===== src/rtl/pixel_compositor_if.sv =====
// Pixel-pair input and SDRAM write-FIFO output bundle for pixel_compositor.
// The slave modport is the compositor's view. The master modport is the upstream/downstream view.
interface pixel_compositor_if;
    logic        val;
    logic [9:0]  sync_x;
    logic [9:0]  sync_y;
    logic [4:0]  dvi_r;
    logic [5:0]  dvi_g;
    logic [4:0]  dvi_b;
    logic [4:0]  ccd_r;
    logic [5:0]  ccd_g;
    logic [4:0]  ccd_b;
    logic [1:0]  mode;
    logic [4:0]  alpha;
    logic        clr_ovf;
    logic        wrfull;
    logic        wrreq;
    logic [18:0] wr_addr;
    logic [15:0] wr_data;
    logic        frame_start;
    logic        overflow;

    modport slave (
        input  val, sync_x, sync_y, dvi_r, dvi_g, dvi_b, ccd_r, ccd_g, ccd_b,
               mode, alpha, clr_ovf, wrfull,
        output wrreq, wr_addr, wr_data, frame_start, overflow
    );

    modport master (
        output val, sync_x, sync_y, dvi_r, dvi_g, dvi_b, ccd_r, ccd_g, ccd_b,
               mode, alpha, clr_ovf, wrfull,
        input  wrreq, wr_addr, wr_data, frame_start, overflow
    );
endinterface


===== src/rtl/pixel_compositor.sv =====
// Composites DVI and CCD RGB565 pixels, forms the frame-buffer address and queues the
// result in a small skid FIFO toward the SDRAM write FIFO.
module pc_chan #(
    parameter int W = 5
) (
    input  logic         clk_25,
    input  logic         rst_n,
    input  logic         ld,
    input  logic         en2,
    input  logic [4:0]   a,
    input  logic [W-1:0] dvi,
    input  logic [W-1:0] ccd,
    input  logic [1:0]   sel,
    output logic [W-1:0] out
);
    localparam int PW = W + 4;

    logic [PW-1:0] s1_p, sum;
    logic [W-1:0]  s1_dvi, s1_ccd;
    logic [4:0]    inv_a;

    assign inv_a = 5'd16 - a;
    // The maximum is 16*(2^W-1)+8. This still fits in PW bits, so the rounding add cannot wrap.
    assign sum   = s1_p + PW'(8);

    always_ff @(posedge clk_25 or negedge rst_n) begin
        if (!rst_n) begin
            s1_p   <= '0;
            s1_dvi <= '0;
            s1_ccd <= '0;
            out    <= '0;
        end else begin
            if (ld) begin
                s1_p   <= PW'(ccd) * PW'(a) + PW'(dvi) * PW'(inv_a);
                s1_dvi <= dvi;
                s1_ccd <= ccd;
            end
            if (en2) begin
                case (sel)
                    2'd0:    out <= s1_dvi;
                    2'd1:    out <= s1_ccd;
                    default: out <= sum[PW-1:4];
                endcase
            end
        end
    end
endmodule

module pixel_compositor #(
    parameter int H_ACTIVE   = 640,
    parameter int V_ACTIVE   = 480,
    parameter int SPLIT_X    = 320,
    parameter int FIFO_DEPTH = 4
) (
    input  logic              clk_25,
    input  logic              rst_n,
    pixel_compositor_if.slave bus
);
    localparam int PTR_W = (FIFO_DEPTH > 1) ? $clog2(FIFO_DEPTH) : 1;

    typedef struct packed {
        logic [18:0] addr;
        logic [15:0] data;
    } wr_ent_t;

    logic        first;
    logic [4:0]  a_clamp, sh_alpha, eff_a;
    logic [1:0]  sh_mode, eff_mode, s1_mode, sel2;
    logic [2:1]  vld_pipe;
    logic [9:0]  s1_x, s1_y;
    logic        s1_inr;
    logic [18:0] s2_addr;
    logic [4:0]  s2_r, s2_b;
    logic [5:0]  s2_g;

    wr_ent_t [FIFO_DEPTH-1:0] mem;
    logic [PTR_W-1:0] wr_ptr, rd_ptr;
    logic [PTR_W:0]   count;
    logic             full, push, pop, push_ok, drop;
    wr_ent_t          head;

    // Pixel (0,0) reloads the frame config and uses it at once. Every other pixel uses the shadow copy.
    assign first    = bus.val && (bus.sync_x == 10'd0) && (bus.sync_y == 10'd0);
    assign a_clamp  = (bus.alpha > 5'd16) ? 5'd16 : bus.alpha;
    assign eff_mode = first ? bus.mode : sh_mode;
    assign eff_a    = first ? a_clamp  : sh_alpha;
    assign sel2     = (s1_mode == 2'd3) ? ((s1_x < 10'(SPLIT_X)) ? 2'd0 : 2'd1) : s1_mode;

    pc_chan #(.W(5)) u_chan_r (.clk_25(clk_25), .rst_n(rst_n), .ld(bus.val), .en2(vld_pipe[1]),
        .a(eff_a), .dvi(bus.dvi_r), .ccd(bus.ccd_r), .sel(sel2), .out(s2_r));
    pc_chan #(.W(6)) u_chan_g (.clk_25(clk_25), .rst_n(rst_n), .ld(bus.val), .en2(vld_pipe[1]),
        .a(eff_a), .dvi(bus.dvi_g), .ccd(bus.ccd_g), .sel(sel2), .out(s2_g));
    pc_chan #(.W(5)) u_chan_b (.clk_25(clk_25), .rst_n(rst_n), .ld(bus.val), .en2(vld_pipe[1]),
        .a(eff_a), .dvi(bus.dvi_b), .ccd(bus.ccd_b), .sel(sel2), .out(s2_b));

    always_ff @(posedge clk_25 or negedge rst_n) begin
        if (!rst_n) begin
            vld_pipe        <= '0;
            sh_mode         <= 2'd0;
            sh_alpha        <= 5'd8;
            bus.frame_start <= 1'b0;
            s1_x            <= '0;
            s1_y            <= '0;
            s1_inr          <= 1'b0;
            s1_mode         <= '0;
            s2_addr         <= '0;
        end else begin
            vld_pipe        <= {vld_pipe[1] && s1_inr, bus.val};
            bus.frame_start <= first;
            if (first) begin
                sh_mode  <= bus.mode;
                sh_alpha <= a_clamp;
            end
            if (bus.val) begin
                s1_x    <= bus.sync_x;
                s1_y    <= bus.sync_y;
                s1_inr  <= (bus.sync_x < 10'(H_ACTIVE)) && (bus.sync_y < 10'(V_ACTIVE));
                s1_mode <= eff_mode;
            end
            if (vld_pipe[1])
                s2_addr <= 19'(s1_y) * 19'(H_ACTIVE) + 19'(s1_x);
        end
    end

    // Skid FIFO. When full, a push is accepted only if a pop frees a slot on the same edge.
    assign head        = mem[rd_ptr];
    assign full        = (count == (PTR_W+1)'(FIFO_DEPTH));
    assign bus.wrreq   = (count != '0) && !bus.wrfull;
    assign bus.wr_addr = head.addr;
    assign bus.wr_data = head.data;
    assign push        = vld_pipe[2];
    assign pop         = bus.wrreq;
    assign push_ok     = push && (!full || pop);
    assign drop        = push && full && !pop;

    always_ff @(posedge clk_25 or negedge rst_n) begin
        if (!rst_n) begin
            mem          <= '0;
            wr_ptr       <= '0;
            rd_ptr       <= '0;
            count        <= '0;
            bus.overflow <= 1'b0;
        end else begin
            if (push_ok) begin
                mem[wr_ptr] <= '{addr: s2_addr, data: {s2_r, s2_g, s2_b}};
                wr_ptr      <= wr_ptr + 1'b1;
            end
            if (pop)
                rd_ptr <= rd_ptr + 1'b1;
            case ({push_ok, pop})
                2'b10:   count <= count + 1'b1;
                2'b01:   count <= count - 1'b1;
                default: count <= count;
            endcase
            if (drop)
                bus.overflow <= 1'b1;
            else if (bus.clr_ovf)
                bus.overflow <= 1'b0;
        end
    end
endmodule


===== src/flat_wrapper.sv =====
// flat-port wrapper written by rule: the top's interface ports become plain ports
module pixel_compositor_flat 
#(
    parameter int H_ACTIVE   = 640,
    parameter int V_ACTIVE   = 480,
    parameter int SPLIT_X    = 320,
    parameter int FIFO_DEPTH = 4
)
  (clk_25, rst_n, bus_val, bus_sync_x, bus_sync_y, bus_dvi_r, bus_dvi_g, bus_dvi_b, bus_ccd_r, bus_ccd_g, bus_ccd_b, bus_mode, bus_alpha, bus_clr_ovf, bus_wrfull, bus_wrreq, bus_wr_addr, bus_wr_data, bus_frame_start, bus_overflow);
  pixel_compositor_if bus_i ();
  input  logic clk_25;
  input  logic rst_n;
  input wire logic [$bits(bus_i.val)-1:0] bus_val;
  input wire logic [$bits(bus_i.sync_x)-1:0] bus_sync_x;
  input wire logic [$bits(bus_i.sync_y)-1:0] bus_sync_y;
  input wire logic [$bits(bus_i.dvi_r)-1:0] bus_dvi_r;
  input wire logic [$bits(bus_i.dvi_g)-1:0] bus_dvi_g;
  input wire logic [$bits(bus_i.dvi_b)-1:0] bus_dvi_b;
  input wire logic [$bits(bus_i.ccd_r)-1:0] bus_ccd_r;
  input wire logic [$bits(bus_i.ccd_g)-1:0] bus_ccd_g;
  input wire logic [$bits(bus_i.ccd_b)-1:0] bus_ccd_b;
  input wire logic [$bits(bus_i.mode)-1:0] bus_mode;
  input wire logic [$bits(bus_i.alpha)-1:0] bus_alpha;
  input wire logic [$bits(bus_i.clr_ovf)-1:0] bus_clr_ovf;
  input wire logic [$bits(bus_i.wrfull)-1:0] bus_wrfull;
  output wire logic [$bits(bus_i.wrreq)-1:0] bus_wrreq;
  output wire logic [$bits(bus_i.wr_addr)-1:0] bus_wr_addr;
  output wire logic [$bits(bus_i.wr_data)-1:0] bus_wr_data;
  output wire logic [$bits(bus_i.frame_start)-1:0] bus_frame_start;
  output wire logic [$bits(bus_i.overflow)-1:0] bus_overflow;
  assign bus_i.val = bus_val;
  assign bus_i.sync_x = bus_sync_x;
  assign bus_i.sync_y = bus_sync_y;
  assign bus_i.dvi_r = bus_dvi_r;
  assign bus_i.dvi_g = bus_dvi_g;
  assign bus_i.dvi_b = bus_dvi_b;
  assign bus_i.ccd_r = bus_ccd_r;
  assign bus_i.ccd_g = bus_ccd_g;
  assign bus_i.ccd_b = bus_ccd_b;
  assign bus_i.mode = bus_mode;
  assign bus_i.alpha = bus_alpha;
  assign bus_i.clr_ovf = bus_clr_ovf;
  assign bus_i.wrfull = bus_wrfull;
  assign bus_wrreq = bus_i.wrreq;
  assign bus_wr_addr = bus_i.wr_addr;
  assign bus_wr_data = bus_i.wr_data;
  assign bus_frame_start = bus_i.frame_start;
  assign bus_overflow = bus_i.overflow;
  pixel_compositor #(.H_ACTIVE(H_ACTIVE), .V_ACTIVE(V_ACTIVE), .SPLIT_X(SPLIT_X), .FIFO_DEPTH(FIFO_DEPTH)) u_core (.clk_25(clk_25), .rst_n(rst_n), .bus(bus_i));
endmodule

===== config.mk =====
export PLATFORM = sky130hd
export DESIGN_NAME = pixel_compositor_flat
export DESIGN_NICKNAME = d
export VERILOG_FILES = /design/src/rtl/pixel_compositor_if.sv /design/src/rtl/pixel_compositor.sv /design/src/flat_wrapper.sv
export SDC_FILE = /design/constraint.sdc
export NUM_CORES = 1
export LEC_CHECK = 0
export BUFFER_PORTS_ARGS = -buffer_cell sky130_fd_sc_hd__buf_2
export CORE_ASPECT_RATIO = 0.9
export CORE_MARGIN = 2
export CORE_UTILIZATION = 35
export CTS_CLUSTER_DIAMETER = 60
export DETAILED_ROUTE_END_ITERATION = 8
export GPL_TIMING_DRIVEN = 0
export PLACE_DENSITY = 0.56
export SLEW_MARGIN = 0
export SYNTH_ARGS = -nofsm -noshare
export SYNTH_HDL_FRONTEND = slang
export SYNTH_SLANG_ARGS = --single-unit

===== constraint.sdc =====
create_clock -name clk_25 -period 13.4 [get_ports clk_25]
set_clock_uncertainty 0.2 [all_clocks]
set_input_delay 2.01 -clock clk_25 [delete_from_list [all_inputs] [get_ports clk_25]]
set_output_delay 2.01 -clock clk_25 [all_outputs]
set_load 0.03 [all_outputs]

==> flow_summary.toml <==
[outcome]
run_status = "finished, final reports clean"

[critical_path]
critical_path_required_ps = 13670
reg2reg_from = "u_core.sh_alpha[0]"
r2r-end = "u_core.u_chan_g.s1_p[9]"
crit_path_max_fanout = 10
critical_path_arrival_ps = 10170
worst_setup_path_startpoint = "bus_sync_x[5]"
worst-r2r-cell-count = 24
setup_slack_of_the_worst_register_to_register_path_ps = 5670
critPathLaunchType = "input port"
crit_path_end_kind = "flop"
timing_worst_setup_path_type = "in2reg"

[logic_synthesis]
synth.avg_cell_area_sq_um = 12.0
postSynthCellCount = 1413
synth_enable_flop_cells = 0
ys_seq_elements = 267
synth-seq-area-share = 0.393
mappedNetlistArea_sq_um = 17000
dominantRegCellSynth = "dfrtp_1"
synth_fp_nets = 1676
synth.lib_cells_used.distinct = 62
yosys_warnings = 0
asyncSetResetFlopFracSynth = 1.00

[layout]
fillers = 4578
design_area_sq_um = 19500
area.growth.synth_to_final_pct = 14.4
nNetsFinal = 1812
diodes = 0
drive_above_1_share = 0.278

[cts]
root_buffer = "clkbuf_16"
cts_post_setup_buffers_inserted = 0
clkTransAtPathRegs_ps = 60
holdBufCountCts = 0
cts_made_buffers = 31
cts-htree-levels = 1
clk_latency_ps = 550
tritoncts = "built"
cts-resized-gates = 0
clock-sinks = 267
cts.path.max_buffers = 3

[timing]
slew-limit-headroom = 0.281
grt_setup_unrepaired = "false"
hold_violations = 0
tightestPinTransition_ps = 1070
final_period_utilization = 0.738
post-route-min-period_ps = 9900
clock.fmax_ghz = 0.101
accumulated_negative_setup_slack_ps = 0
timing.final.setup_violations = 0
slew_violations = 0

[worst_hold_path]
hp-start = "u_core.sh_mode[1]"
path_category_of_the_worst_min_delay_check = "reg2reg"
min_delay_path_depth = 2
min_delay_worst_endpoint = "u_core.sh_mode[1]"

[power_and_ir_drop]
power.switching_mw = 1.28
leakagePower_nw = 9.12
internal_power_mw = 2.33
switching_share = 0.354
p_per_area_nw_per_um2 = 186
clock_power_share = 0.245
pwr-share-seq = 0.350
comb_power_share = 0.405
power.ir.vdd_worst_mv = 0.0784

[detailed_routing]
detail_route.wirelength_mm = 41.3
detailedRoute.firstIterationViolations = 619
vias = 10800
drt-pass1-iter-count = 7
antenna_left = 0
detail_route.drc_violations = 0
post_drt_via_cell_ratio = 4.91
post_drt_wl_per_cell_um = 18.8

[die]
start_util = 0.355
row_count = 76
die_area_sq_um = 50400
die_x_um = 236
num_io_pins = 102
die_y_um = 213
coreArea_sq_um = 47900

[flow_run]
maxCapViolCount = 0

[global_route]
first_global_vias = 11400
track_usage = 0.167
initial_antenna_violation_count = 5
grt_pass1_wl_mm = 65.4
grt_start_max_net_pins = 126
grt_remaining_overflow = 0

[place]
place.detailed.hpwl_mm = 31.3
placement.cell_area_sq_um = 18400
port-buffer-count = 101
gp_congestion = 0.828
logic make-up after synthesis:
logic type / synth area share
fa+ha+maj: 0.187
buf+inv: 0.0458
xor+xnor: 0.0369
simple gates: 0.0927
mux: 0.208
flops: 0.393
compound gates: 0.0361
how the worst max path moves through the flow:
stage	endpoint	slack [ps]
6_report	u_core.u_chan_g.s1_p[9]	3500
2_1_floorplan	u_core.u_chan_b.s1_p[6]	4840
3_3_place_gp	u_core.u_chan_g.s1_p[9]	3010
4_1_cts	u_core.u_chan_g.s1_p[9]	3450
3_5_place_dp	u_core.u_chan_g.s1_p[9]	2900
5_1_grt	u_core.u_chan_g.s1_p[9]	3020
cells in the final DEF (no fill, tap or decap), types with 33 or more instances in the layout:
cell and count:
and2_1 103, buf_2 102, clkbuf_1 47, dfrtp_1 266
fa_1 92, ha_1 107, inv_1 153, mux2_2 228
mux4_2 35, nand2_1 96, o21ai_0 33, xnor2_1 42
state kept, by name, summed over array words and instances (netlist names), 3 cells and up:
name and cells:
u_core.u_chan_r.s1_p 6, u_core.mem 140, u_core.u_chan_b.s1_dvi 5, u_core.s2_addr 19
u_core.u_chan_g.s1_p 7, u_core.u_chan_r.out 5, u_core.u_chan_g.s1_ccd 6, u_core.sh_alpha 5
u_core.u_chan_b.out 5, u_core.u_chan_g.s1_dvi 6, u_core.s1_y 10, u_core.u_chan_g.out 6
u_core.u_chan_r.s1_ccd 5, u_core.u_chan_b.s1_ccd 5, u_core.s1_x 10, u_core.u_chan_r.s1_dvi 5
u_core.u_chan_b.s1_p 6, u_core.count 3
power groups by stage:
stage / sequential [mW] / combinational (mW) / clock [mW]
6_report: 1.26 / 1.46 / 0.886
2_1_floorplan: 1.21 / 1.13 / 0
4_1_cts: 1.26 / 1.49 / 0.910
3_5_place_dp: 1.28 / 1.48 / 0
5_1_grt: 1.30 / 1.61 / 0.944
3_3_place_gp: 1.26 / 1.45 / 0
synthesized netlist by cell type (5+ instances only):
master    instances  share of area
and3_1            5         0.0018
xnor2_1          42          0.022
a21o_1            6         0.0026
nor3_1            7         0.0021
nand2_1          96          0.021
ha_1            107          0.079
fa_1             92           0.11
nand2b_1          6         0.0022
xor2_1           22          0.011
dfrtp_1         266           0.39
a211oi_1          5         0.0022
mux2i_1          15         0.0088
a21oi_1          21         0.0062
o21ai_0          33         0.0097
nor2_1           31         0.0068
buf_1             5         0.0011
nand3_1          15         0.0044
clkbuf_1         44         0.0097
inv_1           153          0.034
and2_1          103          0.038
nor2b_1           7         0.0026
mux4_2           35          0.046
nand4_1           5         0.0018
mux2_2          228           0.15
layout make-up:
class,instances,area [sq um],share of cell area
Multi-Input combinational cell,940,9540,0.490
Inverter,155,584,0.0300
Timing Repair Buffer,103,571,0.0293
Clock inverter,14,188,0.00965
Clock buffer,43,911,0.0468
Tap cell,624,781,0.0401
Sequential cell,267,6680,0.344
Buffer,51,194,0.00997
critical path: stages:
cell and delay [ps]:
buf_2 110, nor4_2 490, nand4_1 350, nor3_1 470, or2_1 160, clkbuf_1 340
inv_1 170, ha_1 240, inv_1 200, xnor2_1 500, clkbuf_1 640, nand2_1 160
fa_1 490, fa_1 550, inv_1 60, fa_1 500, fa_1 540, inv_1 50
fa_1 530, inv_1 40, ha_1 330, and3_1 200, a211oi_1 330, o31a_1 270
xnor3_1 250, a21oi_1 140
metal layers:
metal	track usage	vias up	routed length [um]
met5	0	-	36
met4	0.0415	8	962
met3	0.0178	65	1320
met2	0.276	161	19100
met1	0.236	5505	19900
li1	-	5059	-
through the flow:
| step | setup slack, ps | cells | util | hold slack (ps) | total power, mW |
|---|---|---|---|---|---|
| 2_1_floorplan | 4840 | 1413 | - | 236 | 2.34 |
| 3_3_place_gp | 3010 | 2138 | 0.382 | 253 | 2.72 |
| 3_5_place_dp | 2900 | 2140 | 0.383 | 255 | 2.76 |
| 4_1_cts | 3450 | 2197 | 0.406 | 271 | 3.66 |
| 5_1_grt | 3020 | 2197 | 0.406 | 308 | 3.85 |
| 6_report | 3500 | 2197 | 0.406 | 273 | 3.61 |
No activity file was read; power rests on OpenSTA's default activity.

§ §

(Task to complete):
In the listing above, find the lines holding the word "gates" and copy them.

(Answer for the task):
cts-resized-gates = 0
simple gates: 0.0927
compound gates: 0.0361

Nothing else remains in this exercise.